AI market leader Nvidia estimates that most machine-learning or AI tasks have spurred a 25-fold increase in the need for processing power every two years, while one of the most advanced natural-language-processing models needs 275 times the compute power every two years to work. The boom has also created opportunities for a new breed of chip company, one that is focused on making specialized chips for AI.

  • “As these [AI] workloads started to grow and expand, it gives the startups an opportunity to come in with purpose-built semiconductor devices that can meet the needs better than the general-purpose-type devices,” said Celesta Capital founding partner Nicholas Brathwaite.
  • According to data from PitchBook, global sales of AI chips soared 60% last year to $35.9 billion compared to 2020, with roughly half that total coming from specialized AI chips in mobile phones.
  • By 2024, PitchBook expects the market to grow at just over 20% a year, suggesting it could reach $64.9 billion by 2024. Allied Market Research forecasts that number could rise to $194.9 billion by 2030.
  • “With the advent of artificial intelligence, and the theme of AI, there has been this resurgence in semiconductor investing,” long-time chip industry watcher and Fidelity portfolio manager Adam Benjamin told Protocol in an interview.

Prior to 2015 only a small handful of venture capitalists saw the opportunity that AI presented, and there was little overall interest in funding chip companies.

  • The costs associated with new chip factories are measured by the tens of billions of dollars, and even companies that outsource fabrication to the likes of TSMC bear chip development costs that start at $30 million to $40 million and top out above $500 million for the most-advanced processors.
  • Today, chips are still expensive to develop and require more startup cash from venture investors to get off the ground.

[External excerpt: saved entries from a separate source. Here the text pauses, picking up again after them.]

`src/hw/rtl/sacl_pkg.sv`:
```
// shared types, constants and register codes for the set-associative cache lookup
package sacl_pkg;

   // default sizes
   localparam int MAX_WAYS_DEF  = 8;
   localparam int MAX_SETS_DEF  = 256;   // set count is a power of two
   localparam int ADDR_BITS_DEF = 16;

   // recency stamp width
   localparam int STAMP_W = 32;

   // configuration port
   localparam int CSR_IDX_W  = 2;
   localparam int CSR_DATA_W = 4;

   localparam logic [CSR_IDX_W-1:0] CSR_OFFSET_BITS = 2'd0;
   localparam logic [CSR_IDX_W-1:0] CSR_SET_BITS    = 2'd1;
   localparam logic [CSR_IDX_W-1:0] CSR_WAYS_IN_USE = 2'd2;
   localparam logic [CSR_IDX_W-1:0] CSR_POLICY      = 2'd3;

   // register reset values
   localparam logic [3:0] OFFSET_BITS_RST = 4'd2;
   localparam logic [3:0] SET_BITS_RST    = 4'd2;
   localparam logic [3:0] WAYS_IN_USE_RST = 4'd2;
   localparam logic       POLICY_RST      = 1'b0;

   // replacement policy codes
   localparam logic POLICY_LRU  = 1'b0;
   localparam logic POLICY_FIFO = 1'b1;

   // controller states
   typedef enum logic [2:0] {
      ST_CLEAR,
      ST_IDLE,
      ST_READ,
      ST_LOOK,
      ST_SCAN,
      ST_WRITE
   } state_type;

   // controller to datapath
   typedef struct packed {
      logic req_ready;
      logic capture;
      logic clr_wr;
      logic rd_en;
      logic look;
      logic scan_step;
      logic wr_en;
   } cmd_type;

   // datapath to controller
   typedef struct packed {
      logic clr_last;
      logic need_scan;
      logic scan_last;
      logic rsp_free;
   } sts_type;

endpackage

```
`src/hw/rtl/sacl_ctrl.sv`:
```
// controller state machine of the cache lookup
module sacl_ctrl (
   input  logic              clock,
   input  logic              reset,
   input  logic              req_valid,
   input  sacl_pkg::sts_type sts,
   output sacl_pkg::cmd_type cmd
);

   sacl_pkg::state_type state_ff, state_in;

   // state register
   always_ff @(posedge clock) begin
      if (reset) begin
         state_ff <= sacl_pkg::ST_CLEAR;
      end else begin
         state_ff <= state_in;
      end
   end

   // next state
   always_comb begin
      state_in = state_ff;
      case (state_ff)
         sacl_pkg::ST_CLEAR: begin
            if (sts.clr_last) state_in = sacl_pkg::ST_IDLE;
         end
         sacl_pkg::ST_IDLE: begin
            if (req_valid) state_in = sacl_pkg::ST_READ;
         end
         sacl_pkg::ST_READ: begin
            state_in = sacl_pkg::ST_LOOK;
         end
         sacl_pkg::ST_LOOK: begin
            state_in = sts.need_scan ? sacl_pkg::ST_SCAN : sacl_pkg::ST_WRITE;
         end
         sacl_pkg::ST_SCAN: begin
            if (sts.scan_last) state_in = sacl_pkg::ST_WRITE;
         end
         sacl_pkg::ST_WRITE: begin
            if (sts.rsp_free) state_in = sacl_pkg::ST_IDLE;
         end
         default: begin
            state_in = sacl_pkg::ST_CLEAR;
         end
      endcase
   end

   // command outputs
   always_comb begin
      cmd = '0;
      case (state_ff)
         sacl_pkg::ST_CLEAR: begin
            cmd.clr_wr = 1'b1;
         end
         sacl_pkg::ST_IDLE: begin
            cmd.req_ready = 1'b1;
            cmd.capture   = req_valid;
         end
         sacl_pkg::ST_READ: begin
            cmd.rd_en = 1'b1;
         end
         sacl_pkg::ST_LOOK: begin
            cmd.look = 1'b1;
         end
         sacl_pkg::ST_SCAN: begin
            cmd.scan_step = 1'b1;
         end
         sacl_pkg::ST_WRITE: begin
            cmd.wr_en = sts.rsp_free;
         end
         default: begin
            cmd = '0;
         end
      endcase
   end

endmodule

```
--- config.mk ---
export PLATFORM = sky130hd
export DESIGN_NAME = rss_queue
export DESIGN_NICKNAME = d
export VERILOG_FILES = /design/src/hw/rtl/rss_pkg.sv /design/src/hw/rtl/rss_queue.sv
export SDC_FILE = /design/constraint.sdc
export NUM_CORES = 1
export LEC_CHECK = 0
export ABC_AREA = 1
export BUFFER_PORTS_ARGS = -buffer_cell sky130_fd_sc_hd__buf_2
export CAP_MARGIN = 20
export CORE_MARGIN = 2
export CORE_UTILIZATION = 40
export DETAILED_ROUTE_END_ITERATION = 16
export PLACE_DENSITY = 0.62
export SLEW_MARGIN = 20
export SYNTH_ARGS = -nofsm -noshare
export SYNTH_HDL_FRONTEND = slang
export SYNTH_SLANG_ARGS = --single-unit
--- constraint.sdc ---
create_clock -name clk -period 5.8 [get_ports clk]
set_input_delay 1.16 -clock clk [delete_from_list [all_inputs] [get_ports clk]]
set_output_delay 1.16 -clock clk [all_outputs]
set_load 0.1 [all_outputs]
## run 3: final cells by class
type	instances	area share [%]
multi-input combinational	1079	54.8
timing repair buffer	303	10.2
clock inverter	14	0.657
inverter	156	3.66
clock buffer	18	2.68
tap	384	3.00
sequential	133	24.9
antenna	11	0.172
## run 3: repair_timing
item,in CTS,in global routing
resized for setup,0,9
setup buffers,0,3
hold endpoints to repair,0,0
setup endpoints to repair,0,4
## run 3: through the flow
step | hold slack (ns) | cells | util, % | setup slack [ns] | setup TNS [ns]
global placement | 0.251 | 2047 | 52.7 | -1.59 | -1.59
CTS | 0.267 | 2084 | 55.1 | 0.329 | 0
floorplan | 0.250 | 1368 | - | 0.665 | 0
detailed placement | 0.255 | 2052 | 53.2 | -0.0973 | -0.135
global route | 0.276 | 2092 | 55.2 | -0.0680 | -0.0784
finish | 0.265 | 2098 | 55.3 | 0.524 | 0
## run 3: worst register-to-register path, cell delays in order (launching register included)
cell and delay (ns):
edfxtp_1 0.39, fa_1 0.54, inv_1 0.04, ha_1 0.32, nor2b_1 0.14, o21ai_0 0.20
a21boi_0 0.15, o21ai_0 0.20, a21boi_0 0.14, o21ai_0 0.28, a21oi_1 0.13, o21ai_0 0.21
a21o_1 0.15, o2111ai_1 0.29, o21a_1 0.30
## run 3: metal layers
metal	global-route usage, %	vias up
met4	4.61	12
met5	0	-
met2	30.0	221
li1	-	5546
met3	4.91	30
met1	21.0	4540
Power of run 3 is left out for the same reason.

But this no longer dissuades investors.
  • Venture funding for semiconductor companies has more than doubled from 2017 to $1.8 billion last year, according to PitchBook data.
  • And this year is on track to rise again, with nearly $1 billion in funding through early April.

With the advent of artificial intelligence has come a resurgence in semiconductor investing.

  • “Data center startups began to trial commercially viable chips [in 2021] after years of research and development — that goes for a number of the unicorn companies in the space that shipped trial chips to customers,” PitchBook analyst Brendan Burke said in an interview.
  • For AI applications, that typically has meant looking at startups developing chips and software around parallel processing, which takes on simpler tasks at far greater volume compared to a traditional processor that completes a single, usually more complex, calculation at a time.
  • The chip giants themselves already dump billions into annual research and development spending, including on parallel processing technology found in graphics chips made by AMD, Intel and Nvidia.
  • That means investors want to fund companies that take a different approach, an idea that can’t be easily replicated by an incumbent semiconductor company.

“I’m looking for companies that are offering a fundamentally different use case,” Lux Capital partner Shahin Farshchi said. As an example, Farshchi offered the firm’s portfolio company Mythic, which uses an older chip technology to make a chip that performs AI processing at a fraction of the power required to run the type of typical graphics chip that’s used in data centers.

  • “The way they accomplished that wasn’t just kind of optimizing or tweaking circuits, it was by taking a whole new approach to computation,” Farshchi said.
  • “This new approach didn’t require some fancy new process, or fancy new type of physics, it was taking an existing technology that tens of billions of dollars [have] already gone into, and repurposing it to do something else.”